PROBLEM STATEMENT:
Range to output from the entries below: the line containing "default: tbl = MODE1_TABLE;" through the line containing "hready && hwrite;". Set it down exactly, ends included, nothing else.
[[ DATA PROVIDED open ]]
File: src/core/capture_compare_timer.sv
// The AHB-Lite interface to the registers and the address map were left to the implementer.
`timescale 1ns/100ps
module capture_compare_timer
    import timer_pkg::*;
(
    input  wire logic                   hclk,
    input  wire logic                   hresetn,
    input  wire logic                   hsel,
    input  wire logic [31:0]            haddr,
    input  wire logic [1:0]             htrans,
    input  wire logic                   hwrite,
    input  wire logic [2:0]             hsize,
    input  wire logic [31:0]            hwdata,
    input  wire logic                   hready,
    output logic      [31:0]            hrdata,
    output logic                        hreadyout,
    output logic                        hresp,
    input  wire logic [NUM_CH-1:0][3:0] timer_io_pin_in,
    output logic      [NUM_CH-1:0][3:0] timer_io_pin_out,
    output logic      [NUM_CH-1:0][3:0] timer_io_pin_oe,
    input  wire logic                   phase_clock_in_a,
    input  wire logic                   phase_clock_in_b,
    input  wire logic                   phase_clock_in_c,
    input  wire logic                   phase_clock_in_d,
    output logic      [NUM_CH-1:0][5:0] timer_request
);

    bus_req_t                  req_r;
    bus_req_t                  req_nxt;
    logic [31:0]               hrdata_r;
    logic [31:0]               hrdata_nxt;
    logic [31:0]               rd_val;
    logic [2:0]                rc;
    logic [2:0]                ri;

    ctrl_t [NUM_CH-1:0]        ctrl_r;
    ctrl_t [NUM_CH-1:0]        ctrl_nxt;
    logic [NUM_CH-1:0][15:0]   io_r;
    logic [NUM_CH-1:0][15:0]   io_nxt;
    logic [NUM_CH-1:0][15:0]   cnt_r;
    logic [NUM_CH-1:0][15:0]   cnt_nxt;
    logic [NUM_CH-1:0][3:0][15:0] gr_r;
    logic [NUM_CH-1:0][3:0][15:0] gr_nxt;
    logic [NUM_CH-1:0][5:0]    flag_r;
    logic [NUM_CH-1:0][5:0]    flag_nxt;
    logic [NUM_CH-1:0][3:0]    pin_r;
    logic [NUM_CH-1:0][3:0]    pin_nxt;
    logic [NUM_CH-1:0]         moved_r;
    logic [NUM_CH-1:0]         moved_nxt;
    logic [NUM_TABLES-1:0][31:0] tbl_r;
    logic [NUM_TABLES-1:0][31:0] tbl_nxt;

    logic [NUM_CH-1:0][3:0]    pin_rise;
    logic [NUM_CH-1:0][3:0]    pin_fall;
    logic [3:0]                ph_lvl;
    logic [NUM_CH-1:0]         ph_up;
    logic [NUM_CH-1:0]         ph_dn;

    logic [NUM_CH:0]           up;
    logic [NUM_CH:0]           dn;
    logic [NUM_CH:0]           ovf;
    logic [NUM_CH:0]           udf;
    logic [NUM_CH-1:0][3:0]    live;
    logic [NUM_CH-1:0][3:0]    cap;
    logic [NUM_CH-1:0][3:0]    mat;
    logic [NUM_CH-1:0]         clr;
    logic                      sync_clr;
    logic [3:0]                fld;
    logic [3:0]                sfld;
    logic [2:0]                wc;
    logic [2:0]                wi;
    logic [15:0]               wdat;

    edge_sync #(.WIDTH(NUM_CH*4)) u_pin_sync (
        .clk   (hclk),
        .rst_n (hresetn),
        .din   (timer_io_pin_in),
        .level (),
        .rise  (pin_rise),
        .fall  (pin_fall)
    );

    edge_sync #(.WIDTH(4)) u_phase_sync (
        .clk   (hclk),
        .rst_n (hresetn),
        .din   ({phase_clock_in_d, phase_clock_in_c, phase_clock_in_b, phase_clock_in_a}),
        .level (ph_lvl),
        .rise  (),
        .fall  ()
    );

    // Channels 2 and 4 listen to the c/d pair, the rest to a/b
    for (genvar c = 0; c < NUM_CH; c++) begin : g_phase
        localparam int PA = (c == 2 || c == 4) ? 2 : 0;
        logic [31:0] tbl;

        always_comb begin
            unique case (ctrl_r[c].phase_mode)
                3'h2:    tbl = tbl_r[0];
                3'h3:    tbl = tbl_r[1];
                3'h4:    tbl = tbl_r[2];
                default: tbl = MODE1_TABLE;
            endcase
        end

        phase_decoder u_dec (
            .clk       (hclk),
            .rst_n     (hresetn),
            .a         (ph_lvl[PA]),
            .b         (ph_lvl[PA+1]),
            .up_mask   (tbl[15:0]),
            .down_mask (tbl[31:16]),
            .up        (ph_up[c]),
            .down      (ph_dn[c])
        );
    end

    // Reads take one wait state so a write just before is always visible
    always_comb begin
        req_nxt.rd   = hsel && htrans[1] && hready && !hwrite;
        req_nxt.wr   = hsel && htrans[1] && hready && hwrite;
        req_nxt.addr = (hsel && htrans[1] && hready) ? haddr[7:0] : req_r.addr;
        rc           = req_r.addr[7:5];
        ri           = req_r.addr[4:2];
        rd_val       = '0;
        if (rc < 3'(NUM_CH)) begin
            if (ri == IDX_CTRL) begin
                rd_val[CTRL_W-1:0] = ctrl_r[rc];
            end else if (ri == IDX_IO) begin
                rd_val[15:0] = io_r[rc];
            end else if (ri == IDX_COUNT) begin
                rd_val[15:0] = cnt_r[rc];
            end else if (ri == IDX_STATUS) begin
                rd_val[5:0] = flag_r[rc];
            end else if (BUF_CH[rc] || ri < IDX_GR_A + 3'h2) begin
                rd_val[15:0] = gr_r[rc][2'(ri - IDX_GR_A)];
            end
        end else if (rc == TABLE_WIN && ri < 3'(NUM_TABLES)) begin
            rd_val = tbl_r[ri[1:0]];
        end
        hrdata_nxt = req_r.rd ? rd_val : hrdata_r;
    end

    always_ff @(posedge hclk or negedge hresetn) begin
        if (!hresetn) begin
            req_r    <= '0;
            hrdata_r <= 32'h0000_0000;
        end else begin
            req_r    <= req_nxt;
            hrdata_r <= hrdata_nxt;
        end
    end

    assign hrdata    = hrdata_r;
    assign hreadyout = !req_r.rd;
    assign hresp     = 1'b0;

    always_comb begin
        ctrl_nxt = ctrl_r;
        io_nxt   = io_r;
        cnt_nxt  = cnt_r;
        gr_nxt   = gr_r;
        flag_nxt = flag_r;
        pin_nxt  = pin_r;
        tbl_nxt  = tbl_r;
        up       = '0;
        dn       = '0;
        ovf      = '0;
        udf      = '0;
        live     = '0;
        cap      = '0;
        mat      = '0;
        clr      = '0;
        sync_clr = 1'b0;
        fld      = '0;
        sfld     = '0;
        wc       = req_r.addr[7:5];
        wi       = req_r.addr[4:2];
        wdat     = hwdata[15:0];

        // Lower cascade channel sits above its upper one, so walk downward
        for (int c = NUM_CH - 1; c >= 0; c--) begin
            if (!ctrl_r[c].run) begin
                up[c] = 1'b0;
            end else if (PHASE_CH[c] && ctrl_r[c].phase_mode != PH_OFF) begin
                up[c] = ph_up[c];
                dn[c] = ph_dn[c];
            end else if (UPPER_CH[c] && ctrl_r[c].cascade) begin
                up[c] = ovf[c+1];
                dn[c] = udf[c+1];
            end else begin
                up[c] = 1'b1;
            end
            ovf[c] = up[c] && cnt_r[c] == CNT_MAX;
            udf[c] = dn[c] && cnt_r[c] == COUNT_RESET;
        end

        for (int c = 0; c < NUM_CH; c++) begin
            for (int i = 0; i < GR_PER_CH; i++) begin
                fld        = io_r[c][IO_FIELD_W*i +: IO_FIELD_W];
                live[c][i] = (i < 2) || (BUF_CH[c] && !ctrl_r[c].buf_en);
                if (fld[IO_CAP_BIT]) begin
                    cap[c][i] = live[c][i] && ((fld[EDGE_RISE] && pin_rise[c][i])
                                || (fld[EDGE_FALL] && pin_fall[c][i]));
                end else begin
                    mat[c][i] = live[c][i] && moved_r[c] && cnt_r[c] == gr_r[c][i];
                end
            end
            if (ctrl_r[c].clr_sel != 3'h0 && ctrl_r[c].clr_sel <= 3'h4) begin
                clr[c] = cap[c][2'(ctrl_r[c].clr_sel - 3'h1)]
                       | mat[c][2'(ctrl_r[c].clr_sel - 3'h1)];
            end
            sync_clr = sync_clr | (clr[c] && ctrl_r[c].sync_en);
        end

        for (int c = 0; c < NUM_CH; c++) begin
            if (clr[c] || (sync_clr && ctrl_r[c].sync_en)) begin
                cnt_nxt[c] = COUNT_RESET;
            end else if (up[c]) begin
                cnt_nxt[c] = cnt_r[c] + 16'h0001;
            end else if (dn[c]) begin
                cnt_nxt[c] = cnt_r[c] - 16'h0001;
            end

            // Each channel captures on its own pin edge; buffered A/B push their old value into C/D
            for (int i = 0; i < GR_PER_CH; i++) begin
                if (cap[c][i]) begin
                    gr_nxt[c][i] = cnt_r[c];
                    if (i < 2 && BUF_CH[c] && ctrl_r[c].buf_en) begin
                        gr_nxt[c][2'(i + 2)] = gr_r[c][i];
                    end
                end else if (mat[c][i] && i < 2 && BUF_CH[c] && ctrl_r[c].buf_en) begin
                    gr_nxt[c][i] = gr_r[c][2'(i + 2)];
                end
            end

            // In PWM one an even pin also obeys its odd partner; the odd register wins a tie
            for (int p = 0; p < GR_PER_CH; p++) begin
                for (int s = p; s <= p + 1 && s < GR_PER_CH; s++) begin
                    sfld = io_r[c][IO_FIELD_W*s +: IO_FIELD_W];
                    if (mat[c][s] && (s == p || (ctrl_r[c].pwm1 && p % 2 == 0))) begin
                        unique case (sfld[1:0])
                            ACT_NONE:   pin_nxt[c][p] = pin_nxt[c][p];
                            ACT_LOW:    pin_nxt[c][p] = 1'b0;
                            ACT_HIGH:   pin_nxt[c][p] = 1'b1;
                            ACT_TOGGLE: pin_nxt[c][p] = ~pin_nxt[c][p];
                        endcase
                    end
                end
            end

            // Only a set on a clear flag wins over a same-cycle write-one clear
            flag_nxt[c][3:0] = flag_r[c][3:0] | ((cap[c] | mat[c]) & live[c]);
            flag_nxt[c][ST_OVF] = flag_r[c][ST_OVF] | ovf[c];
            flag_nxt[c][ST_UDF] = flag_r[c][ST_UDF] | (udf[c] && UDF_CH[c]);
            if (req_r.wr && wc == 3'(c) && wi == IDX_STATUS) begin
                flag_nxt[c] = (flag_r[c] & ~hwdata[5:0]) | (flag_nxt[c] & ~flag_r[c]);
            end
        end

        if (req_r.wr && wc < 3'(NUM_CH)) begin
            if (wi == IDX_CTRL) begin
                ctrl_nxt[wc] = hwdata[CTRL_W-1:0];
                if (!BUF_CH[wc]) begin
                    ctrl_nxt[wc].buf_en = 1'b0;
                end
                if (!PHASE_CH[wc]) begin
                    ctrl_nxt[wc].phase_mode = PH_OFF;
                end
                if (!UPPER_CH[wc]) begin
                    ctrl_nxt[wc].cascade = 1'b0;
                end
            end else if (wi == IDX_IO) begin
                io_nxt[wc] = wdat;
            end else if (wi == IDX_COUNT) begin
                for (int k = 0; k < NUM_CH; k++) begin
                    if (3'(k) == wc || (ctrl_r[wc].sync_en && ctrl_r[k].sync_en)) begin
                        cnt_nxt[k] = wdat;
                    end
                end
            end else if (wi >= IDX_GR_A && wi <= IDX_GR_D) begin
                if (wi < IDX_GR_A + 3'h2 || BUF_CH[wc]) begin
                    gr_nxt[wc][2'(wi - IDX_GR_A)] = wdat;
                end
            end
        end else if (req_r.wr && wc == TABLE_WIN && wi < 3'(NUM_TABLES)) begin
            tbl_nxt[wi[1:0]] = hwdata;
        end

        for (int c = 0; c < NUM_CH; c++) begin
            moved_nxt[c] = cnt_nxt[c] != cnt_r[c];
        end
    end

    always_ff @(posedge hclk or negedge hresetn) begin
        if (!hresetn) begin
            ctrl_r  <= {NUM_CH{CTRL_RESET}};
            io_r    <= {NUM_CH{IO_RESET}};
            cnt_r   <= {NUM_CH{COUNT_RESET}};
            gr_r    <= {NUM_CH*GR_PER_CH{GR_RESET}};
            flag_r  <= '0;
            pin_r   <= '0;
            moved_r <= '0;
            tbl_r   <= {NUM_TABLES{TABLE_RESET}};
        end else begin
            ctrl_r  <= ctrl_nxt;
            io_r    <= io_nxt;
            cnt_r   <= cnt_nxt;
            gr_r    <= gr_nxt;
            flag_r  <= flag_nxt;
            pin_r   <= pin_nxt;
            moved_r <= moved_nxt;
            tbl_r   <= tbl_nxt;
        end
    end

    // Odd pins in PWM one are idle; their register only sets the edge
    always_comb begin
        for (int c = 0; c < NUM_CH; c++) begin
            for (int p = 0; p < GR_PER_CH; p++) begin
                timer_io_pin_oe[c][p] = live[c][p]
                    && !io_r[c][IO_FIELD_W*p + IO_CAP_BIT]
                    && (ctrl_r[c].pwm1 ? (p % 2 == 0)
                                       : io_r[c][IO_FIELD_W*p +: 2] != ACT_NONE);
            end
        end
    end

    assign timer_io_pin_out = pin_r;
    assign timer_request    = flag_r;

endmodule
[[ DATA PROVIDED closed ]]
REPLY TO THE EXERCISE:
                default: tbl = MODE1_TABLE;
            endcase
        end

        phase_decoder u_dec (
            .clk       (hclk),
            .rst_n     (hresetn),
            .a         (ph_lvl[PA]),
            .b         (ph_lvl[PA+1]),
            .up_mask   (tbl[15:0]),
            .down_mask (tbl[31:16]),
            .up        (ph_up[c]),
            .down      (ph_dn[c])
        );
    end

    // Reads take one wait state so a write just before is always visible
    always_comb begin
        req_nxt.rd   = hsel && htrans[1] && hready && !hwrite;
        req_nxt.wr   = hsel && htrans[1] && hready && hwrite;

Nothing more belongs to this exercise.